Disruption of the fatty acid oxidation process (FAO) significantly affects the tumorigenesis of bladder cancer (BC). We found that long-chain fatty acid synthase 5 (ACSL5) acting as a key enzyme in the initial stage of FAO, was downregulated in BC, and the decreased level of ACSL5 was strongly associated with a poor prognosis for BC patients. Mechanistically, ACSL5 is highly methylated CpG islands in its DNA, which is regulated by DNA methyltransferase 1 (DNMT1). ACSL5 promotes FAO, and reduces the intracellular lipid content while increasing the level of acetyl-CoA. Acetyl-CoA improves K1360 acetylation of TP53-binding protein 1 (53BP1), subsequently enhancing the recruitment of the P53-P21 senescent signaling axis in the nucleus and promoting cellular senescence.

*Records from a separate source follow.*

`src/rtl/regfile_sb.sv`:
```
// Three-port register file (2 async reads, 1 clocked write) with per-register busy
// scoreboard and pending-write counter. Optional macro REGFILE_BYPASS_EN adds write-through forwarding.
module regfile_sb #(
  parameter  int XLEN  = 32,
  parameter  int NREGS = 32,
  localparam int AW    = $clog2(NREGS)
) (
  input  logic            clk,
  input  logic            reset,
  input  logic [AW-1:0]   ra1,
  input  logic [AW-1:0]   ra2,
  output logic [XLEN-1:0] rd1,
  output logic [XLEN-1:0] rd2,
  output logic            busy1,
  output logic            busy2,
  input  logic            we3,
  input  logic [AW-1:0]   wa3,
  input  logic [XLEN-1:0] wd3,
  input  logic            iss_valid,
  input  logic [AW-1:0]   iss_rd,
  output logic [AW:0]     pend_cnt
);

  logic [XLEN-1:0]  r_rf [NREGS];
  logic [NREGS-1:0] r_busy;
  logic [AW:0]      r_pend_cnt;

  logic             w_wr_en;
  logic             w_iss_en;
  logic             w_inc;
  logic             w_dec;
  logic [NREGS-1:0] w_busy_nxt;

  // Issue wins over writeback on the same register, so that case never decrements.
  always_comb begin
    w_wr_en    = we3 && (wa3 != '0);
    w_iss_en   = iss_valid && (iss_rd != '0);
    w_inc      = w_iss_en && !r_busy[iss_rd];
    w_dec      = w_wr_en && r_busy[wa3] && !(w_iss_en && (iss_rd == wa3));
    w_busy_nxt = r_busy;
    if (w_wr_en)  w_busy_nxt[wa3]    = 1'b0;
    if (w_iss_en) w_busy_nxt[iss_rd] = 1'b1;
  end

  always_ff @(posedge clk) begin
    if (reset) begin
      for (int unsigned i = 0; i < NREGS; i++) begin
        r_rf[i] <= '0;
      end
      r_busy     <= '0;
      r_pend_cnt <= '0;
    end else begin
      if (w_wr_en) r_rf[wa3] <= wd3;
      r_busy     <= w_busy_nxt;
      r_pend_cnt <= r_pend_cnt + (AW+1)'(w_inc) - (AW+1)'(w_dec);
    end
  end

  always_comb begin
    rd1   = (ra1 == '0) ? '0 : r_rf[ra1];
    rd2   = (ra2 == '0) ? '0 : r_rf[ra2];
    busy1 = r_busy[ra1];
    busy2 = r_busy[ra2];
`ifdef REGFILE_BYPASS_EN
    if (w_wr_en && (wa3 == ra1)) begin
      rd1   = wd3;
      busy1 = 1'b0;
    end
    if (w_wr_en && (wa3 == ra2)) begin
      rd2   = wd3;
      busy2 = 1'b0;
    end
`endif
  end

  assign pend_cnt = r_pend_cnt;

endmodule

```
`src/rtl/decode_queue.sv`:
```
// decode_queue: small circular FIFO between the decode mux and the next stage.
//
// Ports
//   clock_i, reset_i         rising-edge clock, asynchronous active-low reset
//   enable_i                 push strobe; all payload *_i fields are captured together
//   flush_i                  synchronous discard of every entry (overrides push/pop)
//   ready_i                  downstream takes the head entry this cycle
//   valid_o                  a head entry is present
//   *_o payload              head entry, driven straight from storage; zero when empty
//   stall_o                  upstream should stop pushing (one slot of slack remains)
//   count_o                  number of occupied entries
//   overflow_o               sticky: a push was dropped because the queue was full
//
// Handshake: the head entry transfers on a rising edge where valid_o and ready_i
// are both high; valid_o does not depend on ready_i, and ready_i is ignored
// while the queue is empty. A push while full is accepted only if a pop happens
// on the same edge, otherwise it is dropped and overflow_o is raised.
module decode_queue #(
  parameter int unsigned depth                   = 4,
  parameter int unsigned addressWidth            = 64,
  parameter int unsigned opcodeSize              = 12,
  parameter int unsigned funcUnitCodeSize        = 3,
  parameter int unsigned formatWidth             = 25,
  parameter int unsigned bodyWidth               = 64,
  parameter int unsigned instructionCounterWidth = 64,
  parameter int unsigned instMinIdWidth          = 7,
  parameter int unsigned PidSize                 = 20,
  parameter int unsigned TidSize                 = 16,
  parameter int unsigned regAccessPatternSize    = 2
) (
  input  logic                               clock_i,
  input  logic                               reset_i,
  input  logic                               enable_i,
  input  logic [formatWidth-1:0]             instFormat_i,
  input  logic [opcodeSize-1:0]              opcode_i,
  input  logic [addressWidth-1:0]            address_i,
  input  logic [funcUnitCodeSize-1:0]        funcUnitType_i,
  input  logic [instructionCounterWidth-1:0] majID_i,
  input  logic [instMinIdWidth-1:0]          minID_i,
  input  logic [instMinIdWidth-1:0]          numMicroOps_i,
  input  logic                               is64Bit_i,
  input  logic [PidSize-1:0]                 pid_i,
  input  logic [TidSize-1:0]                 tid_i,
  input  logic [regAccessPatternSize-1:0]    op1rw_i,
  input  logic [regAccessPatternSize-1:0]    op2rw_i,
  input  logic [regAccessPatternSize-1:0]    op3rw_i,
  input  logic [regAccessPatternSize-1:0]    op4rw_i,
  input  logic                               op1IsReg_i,
  input  logic                               op2IsReg_i,
  input  logic                               op3IsReg_i,
  input  logic                               op4IsReg_i,
  input  logic [bodyWidth-1:0]               body_i,
  input  logic                               flush_i,
  input  logic                               ready_i,
  output logic                               valid_o,
  output logic                               stall_o,
  output logic [$clog2(depth):0]             count_o,
  output logic                               overflow_o,
  output logic [formatWidth-1:0]             instFormat_o,
  output logic [opcodeSize-1:0]              opcode_o,
  output logic [addressWidth-1:0]            address_o,
  output logic [funcUnitCodeSize-1:0]        funcUnitType_o,
  output logic [instructionCounterWidth-1:0] majID_o,
  output logic [instMinIdWidth-1:0]          minID_o,
  output logic [instMinIdWidth-1:0]          numMicroOps_o,
  output logic                               is64Bit_o,
  output logic [PidSize-1:0]                 pid_o,
  output logic [TidSize-1:0]                 tid_o,
  output logic [regAccessPatternSize-1:0]    op1rw_o,
  output logic [regAccessPatternSize-1:0]    op2rw_o,
  output logic [regAccessPatternSize-1:0]    op3rw_o,
  output logic [regAccessPatternSize-1:0]    op4rw_o,
  output logic                               op1IsReg_o,
  output logic                               op2IsReg_o,
  output logic                               op3IsReg_o,
  output logic                               op4IsReg_o,
  output logic [bodyWidth-1:0]               body_o
);

  localparam int unsigned PTR_W = $clog2(depth);
  localparam int unsigned CNT_W = PTR_W + 1;
  localparam int unsigned PAY_W = formatWidth + opcodeSize + addressWidth + funcUnitCodeSize
                                + instructionCounterWidth + 2 * instMinIdWidth + 1
                                + PidSize + TidSize + 4 * regAccessPatternSize + 4 + bodyWidth;

  localparam logic [CNT_W-1:0] FULL_CNT  = CNT_W'(depth);
  localparam logic [CNT_W-1:0] STALL_CNT = CNT_W'(depth - 1);

  // All payload fields travel as one word so an entry is written atomically.
  logic [PAY_W-1:0] pay_in;
  logic [PAY_W-1:0] pay_out;
  logic [PAY_W-1:0] mem [depth];

  logic [PTR_W-1:0] wr_ptr;
  logic [PTR_W-1:0] rd_ptr;
  logic [CNT_W-1:0] count_q;
  logic             overflow_q;

  logic full;
  logic push;
  logic pop;
  logic drop;

  assign pay_in = {instFormat_i, opcode_i, address_i, funcUnitType_i, majID_i,
                   minID_i, numMicroOps_i, is64Bit_i, pid_i, tid_i,
                   op1rw_i, op2rw_i, op3rw_i, op4rw_i,
                   op1IsReg_i, op2IsReg_i, op3IsReg_i, op4IsReg_i, body_i};

  always_comb begin
    full = (count_q == FULL_CNT);
    pop  = valid_o & ready_i;
    // A full queue still accepts a push when the head leaves on the same edge.
    push = enable_i & (~full | pop);
    drop = enable_i & full & ~pop;
  end

  always_ff @(posedge clock_i or negedge reset_i) begin
    if (!reset_i) begin
      wr_ptr     <= '0;
      rd_ptr     <= '0;
      count_q    <= '0;
      overflow_q <= 1'b0;
    end else begin
      if (drop) begin
        overflow_q <= 1'b1;
      end
      if (flush_i) begin
        wr_ptr  <= '0;
        rd_ptr  <= '0;
        count_q <= '0;
      end else begin
        // Pointers are exactly log2(depth) bits, so the increment wraps modulo depth.
        if (push) begin
          wr_ptr <= wr_ptr + PTR_W'(1);
        end
        if (pop) begin
          rd_ptr <= rd_ptr + PTR_W'(1);
        end
        case ({push, pop})
          2'b10:   count_q <= count_q + CNT_W'(1);
          2'b01:   count_q <= count_q - CNT_W'(1);
          default: count_q <= count_q;
        endcase
      end
    end
  end

  // Storage is not reset; empty slots are masked by valid_o on the way out.
  always_ff @(posedge clock_i) begin
    if (push && !flush_i) begin
      mem[wr_ptr] <= pay_in;
    end
  end

  assign count_o    = count_q;
  assign valid_o    = (count_q != '0);
  assign stall_o    = (count_q >= STALL_CNT);
  assign overflow_o = overflow_q;
  assign pay_out    = valid_o ? mem[rd_ptr] : '0;

  assign {instFormat_o, opcode_o, address_o, funcUnitType_o, majID_o,
          minID_o, numMicroOps_o, is64Bit_o, pid_o, tid_o,
          op1rw_o, op2rw_o, op3rw_o, op4rw_o,
          op1IsReg_o, op2IsReg_o, op3IsReg_o, op4IsReg_o, body_o} = pay_out;

endmodule
```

ACSL5 overexpression promoted BC senescence and inhibited BC cell proliferation, and elaidic acid (EA) feeding further enhanced these effects in vitro and in vivo. In summary, our study revealed that ACSL5-mediated lipid oxidation increases the acetyl-CoA content, promotes cellular senescence, and inhibits the proliferation of BC. The activation of ACSL5-mediated lipid oxidation to regulate cellular senescence may provide an innovative direction for BC therapy.